Is it possible to have two different Huffman encoding scheme yielding different number of bits?


I made a solution for Huffman encoding but my code is not yielding expected output.

I cannot figure out what is wrong.

Any help is appreciated.

abcdef
1 2 3 3 5 5

Your Output: 
00 01 10 110 1110 1111 

Expected Output: 
000 001 01 10 110 111 

It can be seen clearly that number of bits are different expected one being 16 mine being 17. Is it possible to have different output for different huffman schemes?

class Solution {

    class HuffmanNode {
        char c;
        int freq;
        HuffmanNode left;
        HuffmanNode right;

        public HuffmanNode(char c, int freq) {
            this.c = c;
            this.freq = freq;
            this.left = null;
            this.right = null;
        }
    }

    class HuffmanNodeComparator implements Comparator<HuffmanNode> {
        public int compare(HuffmanNode a, HuffmanNode b) {
            return a.freq - b.freq;
        }
    }

    ArrayList<String> res = new ArrayList<>();

    public ArrayList<String> huffmanCodes(String S, int f[], int N) {
        Queue<HuffmanNode> pq = new PriorityQueue<HuffmanNode>(new HuffmanNodeComparator());

        for (int i = 0; i < N; i++) {
            pq.offer(new HuffmanNode(S.charAt(i), f[i]));
        }

        while (pq.size() > 1) {
            HuffmanNode a = pq.poll();
            HuffmanNode b = pq.poll();
            HuffmanNode newNode = new HuffmanNode('-', a.freq + b.freq);

            newNode.left = a;
            newNode.right = b;

            pq.offer(newNode);
        }

        dfs(pq.poll(), "");

        return res;
    }

    public void dfs(HuffmanNode root, String HuffmanCode) {
        if (root == null) return;
        if (root.c != '-') {
            res.add(HuffmanCode);
            return;
        }

        dfs(root.left, HuffmanCode + "0");
        dfs(root.right, HuffmanCode + "1");
    }
}

Solution

  • Both are valid prefix codes, and both are valid Huffman codes for the set of frequencies 1, 2, 3, 3, 5, 5.

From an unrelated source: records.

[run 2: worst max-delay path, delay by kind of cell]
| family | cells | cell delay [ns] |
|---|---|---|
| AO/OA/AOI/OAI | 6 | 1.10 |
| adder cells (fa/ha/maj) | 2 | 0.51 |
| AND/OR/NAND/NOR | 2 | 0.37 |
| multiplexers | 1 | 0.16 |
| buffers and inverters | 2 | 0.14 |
**src/rtl/imem_fetch_sequencer_if.sv**
```systemverilog
// imem_fetch_sequencer_if: instruction-memory port, redirect request and decode-side handshake.
interface imem_fetch_sequencer_if;
   logic [31:0] imem_address;
   logic [31:0] imem_instruction;
   logic        redirect;
   logic [31:0] redirect_pc;
   logic        out_valid;
   logic        out_ready;
   logic [31:0] out_instruction;
   logic [31:0] out_pc;
   logic [31:0] fetch_count;
   modport master (
      output imem_address, out_valid, out_instruction, out_pc, fetch_count,
      input  imem_instruction, redirect, redirect_pc, out_ready
   );
   modport slave (
      input  imem_address, out_valid, out_instruction, out_pc, fetch_count,
      output imem_instruction, redirect, redirect_pc, out_ready
   );
endinterface

```
**src/rtl/imem_fetch_sequencer.sv**
```systemverilog
// imem_fetch_sequencer: owns the PC, fetches from combinational imem into a 2-entry FIFO drained by decode.
module imem_fetch_sequencer #(
   parameter logic [31:0] RESET_PC = 32'h0000_0000,
   parameter int          DEPTH    = 2
) (
   input logic                     clk,
   input logic                     rst_n,
   imem_fetch_sequencer_if.master  bus
);
   logic [31:0] pc;
   logic [31:0] buf_pc [2];
   logic [31:0] buf_instr [2];
   logic        wr_ptr, rd_ptr;
   logic [1:0]  occ;
   logic [31:0] fetch_count;
   logic        out_valid, deq, enq;
   assign out_valid = occ != 2'd0;
   assign deq = out_valid & bus.out_ready;
   // a full buffer still accepts a fetch when the head leaves on the same edge
   assign enq = !bus.redirect & ((occ != 2'(DEPTH)) | deq);
   always_ff @(posedge clk or negedge rst_n) begin
      if (!rst_n) begin
         pc          <= RESET_PC;
         wr_ptr      <= 1'b0;
         rd_ptr      <= 1'b0;
         occ         <= 2'd0;
         fetch_count <= '0;
         for (int i = 0; i < 2; i++) begin
            buf_pc[i]    <= '0;
            buf_instr[i] <= '0;
         end
      end else if (bus.redirect) begin
         pc     <= {bus.redirect_pc[31:2], 2'b00};
         wr_ptr <= 1'b0;
         rd_ptr <= 1'b0;
         occ    <= 2'd0;
      end else begin
         if (enq) begin
            buf_pc[wr_ptr]    <= pc;
            buf_instr[wr_ptr] <= bus.imem_instruction;
            wr_ptr            <= ~wr_ptr;
            pc                <= pc + 32'd4;
            fetch_count       <= fetch_count + 32'd1;
         end
         if (deq) rd_ptr <= ~rd_ptr;
         occ <= occ + {1'b0, enq} - {1'b0, deq};
      end
   end
   assign bus.imem_address    = pc;
   assign bus.out_valid       = out_valid;
   assign bus.out_instruction = out_valid ? buf_instr[rd_ptr] : '0;
   assign bus.out_pc          = out_valid ? buf_pc[rd_ptr] : '0;
   assign bus.fetch_count     = fetch_count;
endmodule

```
**src/flat_wrapper.sv**
```systemverilog
// flat-port wrapper written by rule: the top's interface ports become plain ports
module imem_fetch_sequencer_flat 
#(
   parameter logic [31:0] RESET_PC = 32'h0000_0000,
   parameter int          DEPTH    = 2
)
  (clk, rst_n, bus_imem_address, bus_out_valid, bus_out_instruction, bus_out_pc, bus_fetch_count, bus_imem_instruction, bus_redirect, bus_redirect_pc, bus_out_ready);
  imem_fetch_sequencer_if bus_i ();
  input logic clk;
  input logic rst_n;
  output wire logic [$bits(bus_i.imem_address)-1:0] bus_imem_address;
  output wire logic [$bits(bus_i.out_valid)-1:0] bus_out_valid;
  output wire logic [$bits(bus_i.out_instruction)-1:0] bus_out_instruction;
  output wire logic [$bits(bus_i.out_pc)-1:0] bus_out_pc;
  output wire logic [$bits(bus_i.fetch_count)-1:0] bus_fetch_count;
  input wire logic [$bits(bus_i.imem_instruction)-1:0] bus_imem_instruction;
  input wire logic [$bits(bus_i.redirect)-1:0] bus_redirect;
  input wire logic [$bits(bus_i.redirect_pc)-1:0] bus_redirect_pc;
  input wire logic [$bits(bus_i.out_ready)-1:0] bus_out_ready;
  assign bus_imem_address = bus_i.imem_address;
  assign bus_out_valid = bus_i.out_valid;
  assign bus_out_instruction = bus_i.out_instruction;
  assign bus_out_pc = bus_i.out_pc;
  assign bus_fetch_count = bus_i.fetch_count;
  assign bus_i.imem_instruction = bus_imem_instruction;
  assign bus_i.redirect = bus_redirect;
  assign bus_i.redirect_pc = bus_redirect_pc;
  assign bus_i.out_ready = bus_out_ready;
  imem_fetch_sequencer #(.RESET_PC(RESET_PC), .DEPTH(DEPTH)) u_core (.clk(clk), .rst_n(rst_n), .bus(bus_i));
endmodule
```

    However the ordering of your codes in both cases seems arbitrary. If they are supposed to correspond to the frequencies, then both outputs are wrong. Longer codes correspond to lower frequencies. A sequence of non-decreasing frequencies will correspond to a sequence of non-increasing code lengths.

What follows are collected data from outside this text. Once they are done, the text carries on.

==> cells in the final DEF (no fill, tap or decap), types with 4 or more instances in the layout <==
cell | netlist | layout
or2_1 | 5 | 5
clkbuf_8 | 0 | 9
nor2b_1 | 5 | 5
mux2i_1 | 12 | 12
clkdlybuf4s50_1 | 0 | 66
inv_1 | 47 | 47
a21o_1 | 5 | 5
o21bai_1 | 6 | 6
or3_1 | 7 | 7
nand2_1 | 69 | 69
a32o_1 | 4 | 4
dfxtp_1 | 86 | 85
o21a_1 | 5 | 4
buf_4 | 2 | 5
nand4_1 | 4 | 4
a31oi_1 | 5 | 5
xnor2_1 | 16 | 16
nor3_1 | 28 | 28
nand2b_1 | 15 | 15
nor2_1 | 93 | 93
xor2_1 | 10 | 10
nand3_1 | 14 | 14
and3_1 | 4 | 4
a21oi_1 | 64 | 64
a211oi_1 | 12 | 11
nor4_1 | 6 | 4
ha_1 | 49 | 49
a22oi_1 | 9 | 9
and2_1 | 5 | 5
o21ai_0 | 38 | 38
[config.mk]
export PLATFORM = sky130hd
export DESIGN_NAME = picorv32_axil_master
export DESIGN_NICKNAME = d
export VERILOG_FILES = /design/src/rtl/picorv32_axil_master.sv
export SDC_FILE = /design/constraint.sdc
export NUM_CORES = 1
export LEC_CHECK = 0
export CAP_MARGIN = 30
export CORE_MARGIN = 4
export CORE_UTILIZATION = 36
export DETAILED_ROUTE_END_ITERATION = 16
export PLACE_DENSITY = 0.7
export SLEW_MARGIN = 20
export SYNTH_ARGS = -nofsm -noshare
export SYNTH_HDL_FRONTEND = slang
export SYNTH_SLANG_ARGS = --single-unit
[constraint.sdc]
create_clock -name clk -period 2.34 [get_ports clk]
set_input_delay 0.468 -clock clk [delete_from_list [all_inputs] [get_ports clk]]
set_output_delay 0.468 -clock clk [all_outputs]
set_load 0.02 [all_outputs]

    The way you compute the efficiency of a code is not by adding the lengths. You sum the products of the lengths and corresponding frequencies. If I sort and associate the lengths and frequencies appropriately, then the first code is 2x5 + 2x5 + 2x3 + 3x3 + 4x2 + 4x1 = 47. The second code is 2x5 + 2x5 + 3x3 + 3x3 + 3x2 + 3x1 = 47. Both codes are optimal, with both taking 47 bits to represent the message.

    You can get either code from Huffman's algorithm because there is an arbitrary choice at one point. After you pair 1 and 2 to get a subtree with frequency 3, you now have two other frequency 3 leaves. So now you can either combine the subtree and one of the leaves, or you can combine the two leaves. Those result in different trees at the end. However both will be optimal.